• _Work to complete_
Only the lines with "endpoints" in the entries below belong in the answer; please copy them.
>>>
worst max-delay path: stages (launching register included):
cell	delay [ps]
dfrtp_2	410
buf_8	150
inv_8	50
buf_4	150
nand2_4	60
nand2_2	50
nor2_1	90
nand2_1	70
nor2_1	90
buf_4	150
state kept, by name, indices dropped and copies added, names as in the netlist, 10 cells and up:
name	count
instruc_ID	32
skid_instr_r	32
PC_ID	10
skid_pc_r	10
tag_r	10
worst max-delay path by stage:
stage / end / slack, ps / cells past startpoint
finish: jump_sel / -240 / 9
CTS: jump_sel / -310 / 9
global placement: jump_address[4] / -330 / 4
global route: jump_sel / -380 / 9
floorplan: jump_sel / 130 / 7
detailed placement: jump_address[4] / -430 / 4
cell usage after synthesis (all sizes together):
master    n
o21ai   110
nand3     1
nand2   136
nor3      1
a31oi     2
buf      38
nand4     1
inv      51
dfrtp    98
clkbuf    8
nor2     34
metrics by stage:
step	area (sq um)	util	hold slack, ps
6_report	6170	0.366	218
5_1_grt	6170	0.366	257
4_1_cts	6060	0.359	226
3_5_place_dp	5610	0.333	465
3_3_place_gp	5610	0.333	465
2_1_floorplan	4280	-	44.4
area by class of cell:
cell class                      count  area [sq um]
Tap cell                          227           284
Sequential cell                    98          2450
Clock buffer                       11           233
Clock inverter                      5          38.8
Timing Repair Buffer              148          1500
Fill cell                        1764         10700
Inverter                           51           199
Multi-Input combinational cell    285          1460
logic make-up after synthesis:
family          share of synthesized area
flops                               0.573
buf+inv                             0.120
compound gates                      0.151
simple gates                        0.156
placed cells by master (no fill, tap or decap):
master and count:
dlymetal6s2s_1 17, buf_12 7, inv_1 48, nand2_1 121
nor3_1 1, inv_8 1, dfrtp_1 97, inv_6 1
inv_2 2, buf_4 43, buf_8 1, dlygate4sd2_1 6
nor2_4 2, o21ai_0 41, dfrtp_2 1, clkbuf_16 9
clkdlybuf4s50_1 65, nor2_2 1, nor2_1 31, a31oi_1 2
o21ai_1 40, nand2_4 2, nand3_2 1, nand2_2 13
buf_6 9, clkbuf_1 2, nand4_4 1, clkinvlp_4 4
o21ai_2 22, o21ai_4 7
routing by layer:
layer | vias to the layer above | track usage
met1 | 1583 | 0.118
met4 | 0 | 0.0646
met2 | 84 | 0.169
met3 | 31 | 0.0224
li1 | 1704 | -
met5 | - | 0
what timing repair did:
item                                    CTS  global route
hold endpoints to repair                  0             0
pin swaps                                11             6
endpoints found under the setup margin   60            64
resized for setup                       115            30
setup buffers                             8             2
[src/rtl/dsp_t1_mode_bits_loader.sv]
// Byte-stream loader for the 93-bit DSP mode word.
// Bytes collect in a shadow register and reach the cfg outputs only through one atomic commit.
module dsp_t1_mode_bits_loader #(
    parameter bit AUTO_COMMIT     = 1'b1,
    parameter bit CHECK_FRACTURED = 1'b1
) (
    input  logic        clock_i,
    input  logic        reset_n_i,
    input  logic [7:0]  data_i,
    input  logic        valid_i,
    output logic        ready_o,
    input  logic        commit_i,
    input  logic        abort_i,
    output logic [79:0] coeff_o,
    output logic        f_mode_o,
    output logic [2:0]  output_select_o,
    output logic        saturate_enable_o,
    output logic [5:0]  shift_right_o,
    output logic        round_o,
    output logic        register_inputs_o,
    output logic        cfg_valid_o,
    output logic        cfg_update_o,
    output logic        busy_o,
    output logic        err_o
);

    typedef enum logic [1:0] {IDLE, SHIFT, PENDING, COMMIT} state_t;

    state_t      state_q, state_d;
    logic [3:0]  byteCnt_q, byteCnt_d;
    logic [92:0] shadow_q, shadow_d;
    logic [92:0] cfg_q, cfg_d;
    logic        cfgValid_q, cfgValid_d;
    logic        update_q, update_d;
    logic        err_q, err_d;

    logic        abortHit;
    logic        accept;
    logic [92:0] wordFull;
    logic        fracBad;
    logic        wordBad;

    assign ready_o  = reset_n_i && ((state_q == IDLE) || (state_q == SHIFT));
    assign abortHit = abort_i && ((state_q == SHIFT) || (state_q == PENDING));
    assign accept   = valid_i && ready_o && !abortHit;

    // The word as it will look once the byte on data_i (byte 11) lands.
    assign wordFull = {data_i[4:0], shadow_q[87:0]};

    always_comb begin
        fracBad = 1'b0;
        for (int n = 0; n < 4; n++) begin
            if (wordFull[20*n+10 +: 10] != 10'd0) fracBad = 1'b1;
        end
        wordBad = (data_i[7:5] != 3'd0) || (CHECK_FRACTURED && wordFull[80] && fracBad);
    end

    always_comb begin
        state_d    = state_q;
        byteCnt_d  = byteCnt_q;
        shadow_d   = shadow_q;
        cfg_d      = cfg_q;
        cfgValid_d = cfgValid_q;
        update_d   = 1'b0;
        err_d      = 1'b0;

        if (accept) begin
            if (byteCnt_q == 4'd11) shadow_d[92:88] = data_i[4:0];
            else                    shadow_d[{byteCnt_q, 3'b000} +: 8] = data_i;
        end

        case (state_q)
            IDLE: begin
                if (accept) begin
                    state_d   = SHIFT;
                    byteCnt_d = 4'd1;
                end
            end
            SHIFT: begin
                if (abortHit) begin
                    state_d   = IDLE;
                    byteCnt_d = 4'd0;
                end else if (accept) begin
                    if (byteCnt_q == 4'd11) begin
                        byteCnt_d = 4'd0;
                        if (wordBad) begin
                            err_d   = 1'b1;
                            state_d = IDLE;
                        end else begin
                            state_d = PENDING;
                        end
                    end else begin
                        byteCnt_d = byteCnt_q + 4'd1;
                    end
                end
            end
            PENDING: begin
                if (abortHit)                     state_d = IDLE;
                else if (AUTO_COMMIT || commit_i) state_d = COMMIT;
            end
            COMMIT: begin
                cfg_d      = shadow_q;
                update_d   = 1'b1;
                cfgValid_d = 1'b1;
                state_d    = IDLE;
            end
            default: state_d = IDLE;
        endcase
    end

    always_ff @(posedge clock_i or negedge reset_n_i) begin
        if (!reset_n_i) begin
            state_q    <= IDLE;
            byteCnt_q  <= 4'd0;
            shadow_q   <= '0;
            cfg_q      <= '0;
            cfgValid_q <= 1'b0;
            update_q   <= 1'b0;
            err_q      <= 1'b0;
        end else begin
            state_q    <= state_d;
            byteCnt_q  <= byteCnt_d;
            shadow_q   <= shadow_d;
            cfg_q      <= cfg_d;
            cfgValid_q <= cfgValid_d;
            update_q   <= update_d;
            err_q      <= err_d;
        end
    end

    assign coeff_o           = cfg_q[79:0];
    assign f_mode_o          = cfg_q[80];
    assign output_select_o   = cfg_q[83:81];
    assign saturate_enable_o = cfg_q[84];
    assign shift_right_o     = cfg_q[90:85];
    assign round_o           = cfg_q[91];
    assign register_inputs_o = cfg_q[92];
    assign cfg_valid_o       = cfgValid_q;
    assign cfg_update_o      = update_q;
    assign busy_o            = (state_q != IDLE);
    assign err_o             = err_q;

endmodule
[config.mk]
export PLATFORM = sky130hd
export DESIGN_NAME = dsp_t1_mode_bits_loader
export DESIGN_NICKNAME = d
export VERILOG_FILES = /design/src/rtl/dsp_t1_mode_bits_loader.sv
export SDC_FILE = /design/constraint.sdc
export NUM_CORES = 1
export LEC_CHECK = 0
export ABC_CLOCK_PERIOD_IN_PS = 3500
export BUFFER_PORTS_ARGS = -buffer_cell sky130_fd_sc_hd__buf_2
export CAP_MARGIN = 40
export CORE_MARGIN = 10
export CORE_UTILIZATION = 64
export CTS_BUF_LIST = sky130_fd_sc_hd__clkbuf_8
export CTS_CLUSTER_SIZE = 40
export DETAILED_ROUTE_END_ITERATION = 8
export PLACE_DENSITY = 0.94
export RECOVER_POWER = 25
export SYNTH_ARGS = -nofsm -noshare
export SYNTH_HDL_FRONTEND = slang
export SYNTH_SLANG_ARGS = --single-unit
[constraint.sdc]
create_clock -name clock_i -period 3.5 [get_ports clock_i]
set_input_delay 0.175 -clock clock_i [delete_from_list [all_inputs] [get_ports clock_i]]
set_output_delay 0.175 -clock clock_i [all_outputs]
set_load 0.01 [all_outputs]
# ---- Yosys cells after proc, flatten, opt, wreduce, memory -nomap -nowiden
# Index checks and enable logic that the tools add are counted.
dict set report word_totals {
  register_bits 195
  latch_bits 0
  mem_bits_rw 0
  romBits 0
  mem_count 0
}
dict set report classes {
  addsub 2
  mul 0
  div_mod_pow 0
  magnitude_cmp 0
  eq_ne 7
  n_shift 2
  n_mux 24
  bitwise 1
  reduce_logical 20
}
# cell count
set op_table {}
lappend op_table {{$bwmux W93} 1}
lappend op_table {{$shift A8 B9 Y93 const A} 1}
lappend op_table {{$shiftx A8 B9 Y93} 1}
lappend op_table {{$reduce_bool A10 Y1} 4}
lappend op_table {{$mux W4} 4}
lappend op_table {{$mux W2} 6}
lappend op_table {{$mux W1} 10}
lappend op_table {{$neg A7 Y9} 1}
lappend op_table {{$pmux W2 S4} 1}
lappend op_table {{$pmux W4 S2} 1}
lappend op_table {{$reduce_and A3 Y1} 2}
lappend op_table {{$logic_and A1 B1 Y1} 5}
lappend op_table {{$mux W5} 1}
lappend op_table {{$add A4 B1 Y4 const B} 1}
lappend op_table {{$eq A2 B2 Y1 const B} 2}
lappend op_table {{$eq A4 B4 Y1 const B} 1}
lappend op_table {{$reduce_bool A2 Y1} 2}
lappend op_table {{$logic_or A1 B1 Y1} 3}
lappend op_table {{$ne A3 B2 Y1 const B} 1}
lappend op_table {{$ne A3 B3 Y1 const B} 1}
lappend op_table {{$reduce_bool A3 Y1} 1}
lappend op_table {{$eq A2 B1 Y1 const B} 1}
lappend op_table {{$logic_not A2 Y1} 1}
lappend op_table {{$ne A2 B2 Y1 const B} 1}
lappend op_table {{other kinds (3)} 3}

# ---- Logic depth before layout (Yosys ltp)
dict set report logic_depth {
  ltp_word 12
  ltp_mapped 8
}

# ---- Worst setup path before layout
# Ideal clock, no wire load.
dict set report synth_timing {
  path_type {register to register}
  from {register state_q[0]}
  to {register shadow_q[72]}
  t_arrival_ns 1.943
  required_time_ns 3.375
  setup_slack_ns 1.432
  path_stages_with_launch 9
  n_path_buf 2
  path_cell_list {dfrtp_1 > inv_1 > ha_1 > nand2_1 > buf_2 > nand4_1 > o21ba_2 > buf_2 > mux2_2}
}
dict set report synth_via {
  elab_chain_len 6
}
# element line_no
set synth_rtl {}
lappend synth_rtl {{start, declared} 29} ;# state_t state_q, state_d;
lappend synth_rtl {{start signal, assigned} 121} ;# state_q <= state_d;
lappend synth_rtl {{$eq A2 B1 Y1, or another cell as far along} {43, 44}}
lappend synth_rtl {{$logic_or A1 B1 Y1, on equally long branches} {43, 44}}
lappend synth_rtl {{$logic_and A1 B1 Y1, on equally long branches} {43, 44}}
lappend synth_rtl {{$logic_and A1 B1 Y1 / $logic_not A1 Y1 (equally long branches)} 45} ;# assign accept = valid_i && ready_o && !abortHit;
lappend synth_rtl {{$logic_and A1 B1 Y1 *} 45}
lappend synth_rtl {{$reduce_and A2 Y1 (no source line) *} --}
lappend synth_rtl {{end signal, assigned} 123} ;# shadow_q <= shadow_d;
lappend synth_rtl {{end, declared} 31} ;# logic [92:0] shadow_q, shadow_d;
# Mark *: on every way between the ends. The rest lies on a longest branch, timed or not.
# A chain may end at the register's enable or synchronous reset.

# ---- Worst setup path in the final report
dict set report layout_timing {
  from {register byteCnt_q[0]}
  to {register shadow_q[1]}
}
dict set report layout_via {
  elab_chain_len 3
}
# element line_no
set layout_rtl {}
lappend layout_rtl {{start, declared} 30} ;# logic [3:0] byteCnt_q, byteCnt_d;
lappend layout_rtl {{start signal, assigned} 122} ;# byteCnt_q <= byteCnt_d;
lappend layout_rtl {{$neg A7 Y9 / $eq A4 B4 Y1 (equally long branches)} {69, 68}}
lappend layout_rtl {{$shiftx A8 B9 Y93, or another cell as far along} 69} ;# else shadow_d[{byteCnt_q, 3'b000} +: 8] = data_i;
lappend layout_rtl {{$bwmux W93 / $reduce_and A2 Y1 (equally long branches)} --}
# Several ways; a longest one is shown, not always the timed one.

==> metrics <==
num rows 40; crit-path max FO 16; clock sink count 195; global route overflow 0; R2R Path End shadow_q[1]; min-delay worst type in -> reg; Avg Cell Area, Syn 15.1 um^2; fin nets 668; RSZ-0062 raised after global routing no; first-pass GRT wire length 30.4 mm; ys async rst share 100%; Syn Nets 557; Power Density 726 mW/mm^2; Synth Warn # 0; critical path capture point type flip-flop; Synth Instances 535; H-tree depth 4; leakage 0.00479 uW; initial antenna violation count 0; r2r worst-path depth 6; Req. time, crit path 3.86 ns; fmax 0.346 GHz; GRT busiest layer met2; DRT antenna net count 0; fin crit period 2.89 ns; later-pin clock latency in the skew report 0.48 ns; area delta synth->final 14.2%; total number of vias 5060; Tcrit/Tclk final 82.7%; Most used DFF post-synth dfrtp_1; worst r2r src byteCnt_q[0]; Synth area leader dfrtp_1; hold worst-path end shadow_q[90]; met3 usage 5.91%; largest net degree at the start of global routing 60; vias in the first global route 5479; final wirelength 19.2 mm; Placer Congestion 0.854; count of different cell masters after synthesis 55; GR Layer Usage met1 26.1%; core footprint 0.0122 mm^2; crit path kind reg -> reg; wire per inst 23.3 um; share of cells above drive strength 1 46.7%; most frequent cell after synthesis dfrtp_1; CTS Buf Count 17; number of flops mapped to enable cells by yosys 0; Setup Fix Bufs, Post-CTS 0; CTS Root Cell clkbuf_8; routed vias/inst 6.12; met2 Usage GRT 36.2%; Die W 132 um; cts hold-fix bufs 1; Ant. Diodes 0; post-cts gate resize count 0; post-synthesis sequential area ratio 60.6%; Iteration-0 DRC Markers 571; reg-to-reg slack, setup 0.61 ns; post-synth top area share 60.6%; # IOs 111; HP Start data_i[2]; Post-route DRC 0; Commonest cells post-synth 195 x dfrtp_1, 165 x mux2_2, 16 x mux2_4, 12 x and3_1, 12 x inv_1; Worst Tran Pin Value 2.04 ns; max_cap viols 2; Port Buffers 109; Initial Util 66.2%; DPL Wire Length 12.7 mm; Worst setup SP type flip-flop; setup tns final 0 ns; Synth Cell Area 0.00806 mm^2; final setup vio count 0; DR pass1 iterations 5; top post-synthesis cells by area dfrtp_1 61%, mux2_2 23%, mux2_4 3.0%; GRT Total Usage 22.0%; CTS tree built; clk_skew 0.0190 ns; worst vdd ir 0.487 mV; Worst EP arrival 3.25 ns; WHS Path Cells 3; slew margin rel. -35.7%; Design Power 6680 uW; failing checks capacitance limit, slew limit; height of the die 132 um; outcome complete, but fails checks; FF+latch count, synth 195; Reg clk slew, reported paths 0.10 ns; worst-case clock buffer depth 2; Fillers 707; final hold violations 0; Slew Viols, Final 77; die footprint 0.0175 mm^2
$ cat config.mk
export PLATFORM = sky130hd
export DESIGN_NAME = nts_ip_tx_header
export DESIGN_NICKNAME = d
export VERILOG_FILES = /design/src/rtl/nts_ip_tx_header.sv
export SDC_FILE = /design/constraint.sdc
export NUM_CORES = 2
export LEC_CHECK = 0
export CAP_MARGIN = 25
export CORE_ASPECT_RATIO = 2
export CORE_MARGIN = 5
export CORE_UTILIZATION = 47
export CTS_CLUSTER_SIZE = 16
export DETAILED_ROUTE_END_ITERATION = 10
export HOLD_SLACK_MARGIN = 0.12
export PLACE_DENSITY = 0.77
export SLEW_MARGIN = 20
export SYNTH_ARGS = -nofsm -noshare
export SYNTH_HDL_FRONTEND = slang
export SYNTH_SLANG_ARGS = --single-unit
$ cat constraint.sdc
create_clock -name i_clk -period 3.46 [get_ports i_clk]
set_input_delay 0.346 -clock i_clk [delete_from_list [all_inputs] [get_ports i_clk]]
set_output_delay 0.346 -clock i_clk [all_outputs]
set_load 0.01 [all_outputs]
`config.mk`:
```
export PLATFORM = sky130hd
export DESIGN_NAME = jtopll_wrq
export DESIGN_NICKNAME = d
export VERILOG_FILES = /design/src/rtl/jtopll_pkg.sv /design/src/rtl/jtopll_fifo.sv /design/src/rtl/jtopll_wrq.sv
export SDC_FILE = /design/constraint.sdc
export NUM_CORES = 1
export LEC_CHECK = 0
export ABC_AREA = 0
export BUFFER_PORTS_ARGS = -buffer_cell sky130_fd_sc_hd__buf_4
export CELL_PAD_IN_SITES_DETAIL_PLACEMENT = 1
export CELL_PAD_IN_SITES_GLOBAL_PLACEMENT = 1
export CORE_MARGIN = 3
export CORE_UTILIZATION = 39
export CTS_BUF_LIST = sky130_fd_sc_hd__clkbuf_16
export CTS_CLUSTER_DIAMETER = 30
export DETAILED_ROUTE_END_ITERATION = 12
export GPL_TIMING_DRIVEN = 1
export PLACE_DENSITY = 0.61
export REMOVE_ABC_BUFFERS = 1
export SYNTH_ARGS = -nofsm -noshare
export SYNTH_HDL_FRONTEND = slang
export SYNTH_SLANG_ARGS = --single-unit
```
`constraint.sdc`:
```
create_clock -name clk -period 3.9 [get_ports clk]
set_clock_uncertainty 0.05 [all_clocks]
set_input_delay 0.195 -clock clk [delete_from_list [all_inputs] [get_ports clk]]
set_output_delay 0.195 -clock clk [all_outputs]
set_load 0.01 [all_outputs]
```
<<<
• _Response area_
hold endpoints to repair                  0             0
endpoints found under the setup margin   60            64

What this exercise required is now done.